Conversion between condtional expection conditioned on $\sigma$-algebra and on r.v

Question

Let $(\Omega, \mathcal F, P)$ be a probability space, and let $\mathcal G \subseteq \mathcal F$ be a sub-$\sigma$-algebra of $\mathcal F$ and $X : \Omega \to \mathbb R$ a random variable. Then the conditional expection of $X$ conditioned on $\mathcal G$ is defined to be the a.e. unique random variable $Y$ such that

(i) $Y$ is $\mathcal G$-measurable, and

(ii) for each $A \in \mathcal G$ we have $$ E[X\cdot 1_A] = E[Y\cdot 1_A]. $$ And it is denoted as $Y := E[X | \mathcal G]$. For a random variable $Z$ the conditional expection conditioned on $Z$ is defined as $E[X | Z] := E[X | \sigma(Z)]$.

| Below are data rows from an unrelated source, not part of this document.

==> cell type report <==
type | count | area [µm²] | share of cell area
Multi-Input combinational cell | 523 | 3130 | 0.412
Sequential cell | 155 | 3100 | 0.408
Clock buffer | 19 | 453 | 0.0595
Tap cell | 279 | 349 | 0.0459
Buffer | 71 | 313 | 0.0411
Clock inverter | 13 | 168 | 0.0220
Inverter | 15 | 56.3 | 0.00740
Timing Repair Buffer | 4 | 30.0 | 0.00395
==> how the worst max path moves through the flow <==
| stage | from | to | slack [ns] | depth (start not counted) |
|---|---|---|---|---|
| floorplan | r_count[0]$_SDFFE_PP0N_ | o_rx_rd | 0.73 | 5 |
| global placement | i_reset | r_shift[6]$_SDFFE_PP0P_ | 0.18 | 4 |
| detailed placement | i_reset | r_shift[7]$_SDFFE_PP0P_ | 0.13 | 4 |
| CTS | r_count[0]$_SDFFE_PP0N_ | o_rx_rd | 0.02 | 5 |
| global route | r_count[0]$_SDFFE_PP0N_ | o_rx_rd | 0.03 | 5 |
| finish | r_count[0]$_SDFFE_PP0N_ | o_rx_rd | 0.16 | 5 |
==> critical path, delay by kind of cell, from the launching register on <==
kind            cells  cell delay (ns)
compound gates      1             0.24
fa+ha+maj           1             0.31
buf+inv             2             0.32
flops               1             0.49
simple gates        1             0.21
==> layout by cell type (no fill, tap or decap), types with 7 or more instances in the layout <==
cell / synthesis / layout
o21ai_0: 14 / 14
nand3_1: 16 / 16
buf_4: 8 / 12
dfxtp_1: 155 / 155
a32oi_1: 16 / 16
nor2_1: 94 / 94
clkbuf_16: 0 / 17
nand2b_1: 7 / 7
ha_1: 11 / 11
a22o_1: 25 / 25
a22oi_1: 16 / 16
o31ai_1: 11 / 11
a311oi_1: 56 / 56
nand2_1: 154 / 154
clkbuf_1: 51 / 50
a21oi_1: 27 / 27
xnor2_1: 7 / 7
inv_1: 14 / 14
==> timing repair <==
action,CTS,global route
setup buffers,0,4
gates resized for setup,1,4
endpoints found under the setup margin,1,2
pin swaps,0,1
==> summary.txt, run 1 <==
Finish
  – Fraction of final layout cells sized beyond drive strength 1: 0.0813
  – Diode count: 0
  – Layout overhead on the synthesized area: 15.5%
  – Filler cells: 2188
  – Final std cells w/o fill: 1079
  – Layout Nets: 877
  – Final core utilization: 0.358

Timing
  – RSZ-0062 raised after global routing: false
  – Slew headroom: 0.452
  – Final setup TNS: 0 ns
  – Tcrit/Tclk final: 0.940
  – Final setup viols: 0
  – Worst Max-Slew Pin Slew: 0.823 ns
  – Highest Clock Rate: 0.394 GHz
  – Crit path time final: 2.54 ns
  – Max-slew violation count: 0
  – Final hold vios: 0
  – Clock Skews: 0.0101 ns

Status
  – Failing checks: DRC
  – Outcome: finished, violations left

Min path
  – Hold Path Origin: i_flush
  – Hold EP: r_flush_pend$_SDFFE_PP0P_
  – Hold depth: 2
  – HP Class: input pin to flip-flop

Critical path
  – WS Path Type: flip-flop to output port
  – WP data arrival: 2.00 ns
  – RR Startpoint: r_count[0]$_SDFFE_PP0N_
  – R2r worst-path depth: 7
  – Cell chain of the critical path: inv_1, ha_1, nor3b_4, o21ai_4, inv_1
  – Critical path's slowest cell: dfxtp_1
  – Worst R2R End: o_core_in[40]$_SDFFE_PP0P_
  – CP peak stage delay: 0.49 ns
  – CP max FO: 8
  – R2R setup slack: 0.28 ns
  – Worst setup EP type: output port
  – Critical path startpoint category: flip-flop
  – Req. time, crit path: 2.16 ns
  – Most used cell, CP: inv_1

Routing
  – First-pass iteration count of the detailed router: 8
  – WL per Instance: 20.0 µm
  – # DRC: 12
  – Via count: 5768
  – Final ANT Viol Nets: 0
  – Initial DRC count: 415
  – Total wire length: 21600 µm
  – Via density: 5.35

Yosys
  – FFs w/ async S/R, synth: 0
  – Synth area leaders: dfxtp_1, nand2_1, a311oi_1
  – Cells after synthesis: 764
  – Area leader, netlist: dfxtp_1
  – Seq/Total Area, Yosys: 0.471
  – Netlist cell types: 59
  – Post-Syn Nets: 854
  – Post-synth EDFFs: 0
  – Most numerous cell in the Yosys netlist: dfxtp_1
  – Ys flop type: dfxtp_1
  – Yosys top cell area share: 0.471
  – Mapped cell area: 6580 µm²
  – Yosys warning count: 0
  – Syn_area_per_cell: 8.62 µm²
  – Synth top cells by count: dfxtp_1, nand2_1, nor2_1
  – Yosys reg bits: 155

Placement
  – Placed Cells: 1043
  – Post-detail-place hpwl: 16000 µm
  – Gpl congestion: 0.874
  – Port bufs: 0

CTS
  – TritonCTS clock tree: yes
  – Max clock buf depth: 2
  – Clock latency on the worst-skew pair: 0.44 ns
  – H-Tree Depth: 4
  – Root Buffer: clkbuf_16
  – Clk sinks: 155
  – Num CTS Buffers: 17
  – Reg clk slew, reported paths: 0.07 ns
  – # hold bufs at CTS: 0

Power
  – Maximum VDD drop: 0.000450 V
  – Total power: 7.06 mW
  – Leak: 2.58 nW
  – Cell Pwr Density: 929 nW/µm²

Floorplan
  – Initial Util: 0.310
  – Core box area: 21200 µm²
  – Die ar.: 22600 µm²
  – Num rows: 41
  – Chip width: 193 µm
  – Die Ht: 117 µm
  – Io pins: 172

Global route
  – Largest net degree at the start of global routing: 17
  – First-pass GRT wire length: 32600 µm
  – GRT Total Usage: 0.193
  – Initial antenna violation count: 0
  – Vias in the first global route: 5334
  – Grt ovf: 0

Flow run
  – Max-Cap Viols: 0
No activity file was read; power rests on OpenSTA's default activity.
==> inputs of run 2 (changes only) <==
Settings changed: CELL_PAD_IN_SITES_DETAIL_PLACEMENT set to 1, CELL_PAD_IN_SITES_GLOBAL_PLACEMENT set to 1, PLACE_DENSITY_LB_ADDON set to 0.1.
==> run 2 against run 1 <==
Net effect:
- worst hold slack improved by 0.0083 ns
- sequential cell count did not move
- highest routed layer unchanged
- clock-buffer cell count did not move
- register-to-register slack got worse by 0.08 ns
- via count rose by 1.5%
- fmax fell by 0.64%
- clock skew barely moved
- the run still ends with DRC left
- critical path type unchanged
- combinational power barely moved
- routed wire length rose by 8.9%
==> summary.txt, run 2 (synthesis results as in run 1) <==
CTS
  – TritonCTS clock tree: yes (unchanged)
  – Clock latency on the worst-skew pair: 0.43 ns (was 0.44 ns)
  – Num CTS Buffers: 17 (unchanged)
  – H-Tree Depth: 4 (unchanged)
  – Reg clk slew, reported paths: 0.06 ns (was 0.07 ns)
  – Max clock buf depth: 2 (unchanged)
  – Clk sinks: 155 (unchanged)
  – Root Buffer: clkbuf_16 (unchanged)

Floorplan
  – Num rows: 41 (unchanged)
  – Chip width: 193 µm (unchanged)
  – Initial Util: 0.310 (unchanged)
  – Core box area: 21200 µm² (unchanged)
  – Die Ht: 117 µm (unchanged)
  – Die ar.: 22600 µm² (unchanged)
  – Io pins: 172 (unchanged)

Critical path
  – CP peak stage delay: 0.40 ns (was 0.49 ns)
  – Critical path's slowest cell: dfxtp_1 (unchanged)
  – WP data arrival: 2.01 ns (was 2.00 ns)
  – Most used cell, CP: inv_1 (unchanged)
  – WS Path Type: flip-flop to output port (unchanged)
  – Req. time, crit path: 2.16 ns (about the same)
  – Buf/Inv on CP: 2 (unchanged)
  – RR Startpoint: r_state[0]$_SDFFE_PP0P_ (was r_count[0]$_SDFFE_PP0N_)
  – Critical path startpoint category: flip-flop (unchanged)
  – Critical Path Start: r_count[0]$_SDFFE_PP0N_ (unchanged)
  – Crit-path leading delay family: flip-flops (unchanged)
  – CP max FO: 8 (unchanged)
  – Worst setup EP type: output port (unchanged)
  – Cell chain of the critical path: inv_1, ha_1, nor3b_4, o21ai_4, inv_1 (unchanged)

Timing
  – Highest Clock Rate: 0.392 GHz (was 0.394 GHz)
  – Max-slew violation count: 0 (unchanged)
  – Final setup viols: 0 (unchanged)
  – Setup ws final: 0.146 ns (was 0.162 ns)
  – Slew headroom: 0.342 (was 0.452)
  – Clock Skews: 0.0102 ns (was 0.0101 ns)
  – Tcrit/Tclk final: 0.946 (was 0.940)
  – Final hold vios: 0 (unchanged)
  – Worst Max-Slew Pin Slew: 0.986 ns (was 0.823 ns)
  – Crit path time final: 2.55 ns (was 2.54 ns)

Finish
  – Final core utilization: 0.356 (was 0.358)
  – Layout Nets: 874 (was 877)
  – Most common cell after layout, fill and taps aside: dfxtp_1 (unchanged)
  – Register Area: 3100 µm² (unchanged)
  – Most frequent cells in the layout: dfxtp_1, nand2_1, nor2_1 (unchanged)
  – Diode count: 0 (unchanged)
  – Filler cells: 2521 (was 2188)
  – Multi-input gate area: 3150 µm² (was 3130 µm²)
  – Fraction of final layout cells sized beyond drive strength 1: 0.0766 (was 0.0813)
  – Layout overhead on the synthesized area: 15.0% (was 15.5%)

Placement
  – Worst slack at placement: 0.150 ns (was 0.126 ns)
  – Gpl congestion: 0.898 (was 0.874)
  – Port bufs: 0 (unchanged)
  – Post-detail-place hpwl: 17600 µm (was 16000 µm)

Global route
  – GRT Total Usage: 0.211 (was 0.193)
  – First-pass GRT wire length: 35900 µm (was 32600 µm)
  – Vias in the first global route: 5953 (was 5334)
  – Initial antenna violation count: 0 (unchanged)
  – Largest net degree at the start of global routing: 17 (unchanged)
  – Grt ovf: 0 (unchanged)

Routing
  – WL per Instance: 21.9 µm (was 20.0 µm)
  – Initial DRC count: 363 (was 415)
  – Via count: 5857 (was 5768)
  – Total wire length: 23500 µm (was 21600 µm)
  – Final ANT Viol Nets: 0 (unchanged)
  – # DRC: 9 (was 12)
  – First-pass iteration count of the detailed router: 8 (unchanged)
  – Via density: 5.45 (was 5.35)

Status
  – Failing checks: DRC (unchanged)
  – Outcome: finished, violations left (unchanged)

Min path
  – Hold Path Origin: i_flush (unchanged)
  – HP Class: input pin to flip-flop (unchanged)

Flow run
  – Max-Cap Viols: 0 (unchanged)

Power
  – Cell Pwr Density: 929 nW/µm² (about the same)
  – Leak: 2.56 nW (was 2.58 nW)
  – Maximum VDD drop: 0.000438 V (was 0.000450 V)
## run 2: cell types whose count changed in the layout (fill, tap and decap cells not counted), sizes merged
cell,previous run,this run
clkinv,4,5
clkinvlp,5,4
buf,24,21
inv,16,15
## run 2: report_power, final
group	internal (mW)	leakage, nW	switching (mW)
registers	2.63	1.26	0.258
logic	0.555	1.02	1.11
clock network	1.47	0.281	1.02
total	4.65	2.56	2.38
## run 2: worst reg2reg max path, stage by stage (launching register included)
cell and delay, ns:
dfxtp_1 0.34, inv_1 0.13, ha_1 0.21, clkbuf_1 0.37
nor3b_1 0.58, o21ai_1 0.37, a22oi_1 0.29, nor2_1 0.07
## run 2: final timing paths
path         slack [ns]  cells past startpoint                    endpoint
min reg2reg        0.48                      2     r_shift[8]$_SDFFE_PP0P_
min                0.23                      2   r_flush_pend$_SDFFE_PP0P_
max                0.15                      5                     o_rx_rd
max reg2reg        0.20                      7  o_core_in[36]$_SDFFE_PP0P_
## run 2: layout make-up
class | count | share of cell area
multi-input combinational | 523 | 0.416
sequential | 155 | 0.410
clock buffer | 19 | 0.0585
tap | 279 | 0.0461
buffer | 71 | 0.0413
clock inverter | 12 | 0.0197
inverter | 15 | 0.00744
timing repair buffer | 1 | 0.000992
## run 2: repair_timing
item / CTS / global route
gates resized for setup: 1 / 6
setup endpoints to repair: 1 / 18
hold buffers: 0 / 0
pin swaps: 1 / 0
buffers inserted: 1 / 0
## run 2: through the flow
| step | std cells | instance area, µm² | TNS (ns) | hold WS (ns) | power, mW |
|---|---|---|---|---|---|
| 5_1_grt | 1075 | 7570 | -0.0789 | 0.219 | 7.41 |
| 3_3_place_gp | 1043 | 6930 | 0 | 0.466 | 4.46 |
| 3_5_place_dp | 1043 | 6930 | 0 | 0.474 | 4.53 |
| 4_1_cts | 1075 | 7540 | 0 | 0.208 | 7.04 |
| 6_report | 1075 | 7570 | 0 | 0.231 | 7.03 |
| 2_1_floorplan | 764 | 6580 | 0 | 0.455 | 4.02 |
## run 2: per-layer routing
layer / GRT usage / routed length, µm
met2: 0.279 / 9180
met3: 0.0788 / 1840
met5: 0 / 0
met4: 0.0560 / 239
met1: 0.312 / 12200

These two notions are equivalent, so now my question. Given a condtional expectation $E[X | \mathcal G]$ w.r.t. some sub-$\sigma$-algebra $\mathcal G$, how to find a random variable $Z$ such that $$ E[X | Z] = E[X | \mathcal G] \quad \mbox{a.e.}? $$

Answer 1

If you want a real-valued random variables $Z$, then $\mathcal G$ must be countably generated. (At least up to null sets.)

Suppose $\mathcal G$ is countably generated. We want to find a random variable $Z \colon \Omega \to \mathbb R$ such that $\sigma(Z) = \mathcal G$. Say $\mathcal G$ is generated by $A_1, A_2, \dots$. How about $$ Z = \sum_{k=1}^\infty 3^{-k} \mathbb 1_{A_k} $$ (here $\mathbb 1_A$ is the indicator function of $A$).

On the other hand, if $\mathcal G = \sigma(Z)$, then $\mathcal G$ is generated by the countable family $E_r = \{Z>r\}$, where $r$ ranges over the rationals.